■ **Problem requirements**: Up to and including the line with "modport source (output", return every line from the start of the entries below exactly.

▼

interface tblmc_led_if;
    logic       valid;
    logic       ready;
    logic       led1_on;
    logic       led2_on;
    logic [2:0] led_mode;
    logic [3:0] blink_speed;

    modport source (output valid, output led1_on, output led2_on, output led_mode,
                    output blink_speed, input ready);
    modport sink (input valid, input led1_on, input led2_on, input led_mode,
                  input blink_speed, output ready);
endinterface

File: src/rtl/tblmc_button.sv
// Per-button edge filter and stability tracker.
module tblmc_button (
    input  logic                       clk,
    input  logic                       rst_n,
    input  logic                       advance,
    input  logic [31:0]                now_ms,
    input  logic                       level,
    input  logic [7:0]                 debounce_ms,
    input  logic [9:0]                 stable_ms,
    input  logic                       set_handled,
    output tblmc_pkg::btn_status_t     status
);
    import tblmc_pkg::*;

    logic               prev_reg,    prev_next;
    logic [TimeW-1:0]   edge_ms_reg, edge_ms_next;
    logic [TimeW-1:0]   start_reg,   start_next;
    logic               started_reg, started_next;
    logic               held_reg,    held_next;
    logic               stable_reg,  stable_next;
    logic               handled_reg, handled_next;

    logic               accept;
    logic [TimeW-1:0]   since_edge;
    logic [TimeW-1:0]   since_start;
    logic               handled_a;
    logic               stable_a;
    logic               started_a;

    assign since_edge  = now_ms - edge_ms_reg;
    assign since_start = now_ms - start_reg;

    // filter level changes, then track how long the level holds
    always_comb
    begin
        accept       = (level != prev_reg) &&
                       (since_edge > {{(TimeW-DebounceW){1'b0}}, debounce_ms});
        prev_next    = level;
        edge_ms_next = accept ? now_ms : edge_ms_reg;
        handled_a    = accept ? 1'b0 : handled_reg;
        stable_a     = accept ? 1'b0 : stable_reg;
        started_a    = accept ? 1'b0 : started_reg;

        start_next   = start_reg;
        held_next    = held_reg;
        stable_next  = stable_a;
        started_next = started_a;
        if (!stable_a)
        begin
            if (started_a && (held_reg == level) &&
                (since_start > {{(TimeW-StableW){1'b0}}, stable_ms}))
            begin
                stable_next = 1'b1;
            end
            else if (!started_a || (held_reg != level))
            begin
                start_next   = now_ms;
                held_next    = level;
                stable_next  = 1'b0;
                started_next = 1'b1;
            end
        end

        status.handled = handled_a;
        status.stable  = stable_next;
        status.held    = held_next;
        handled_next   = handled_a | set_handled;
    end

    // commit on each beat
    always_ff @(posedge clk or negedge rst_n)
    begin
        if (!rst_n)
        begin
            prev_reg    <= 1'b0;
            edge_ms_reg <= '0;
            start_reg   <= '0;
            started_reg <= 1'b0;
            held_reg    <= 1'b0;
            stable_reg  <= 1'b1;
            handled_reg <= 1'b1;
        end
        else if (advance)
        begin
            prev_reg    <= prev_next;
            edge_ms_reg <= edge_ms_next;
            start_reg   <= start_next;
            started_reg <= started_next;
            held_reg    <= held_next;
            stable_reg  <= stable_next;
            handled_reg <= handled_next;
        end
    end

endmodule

▲

■ **Task solution**:
interface tblmc_led_if;
    logic       valid;
    logic       ready;
    logic       led1_on;
    logic       led2_on;
    logic [2:0] led_mode;
    logic [3:0] blink_speed;

    modport source (output valid, output led1_on, output led2_on, output led_mode,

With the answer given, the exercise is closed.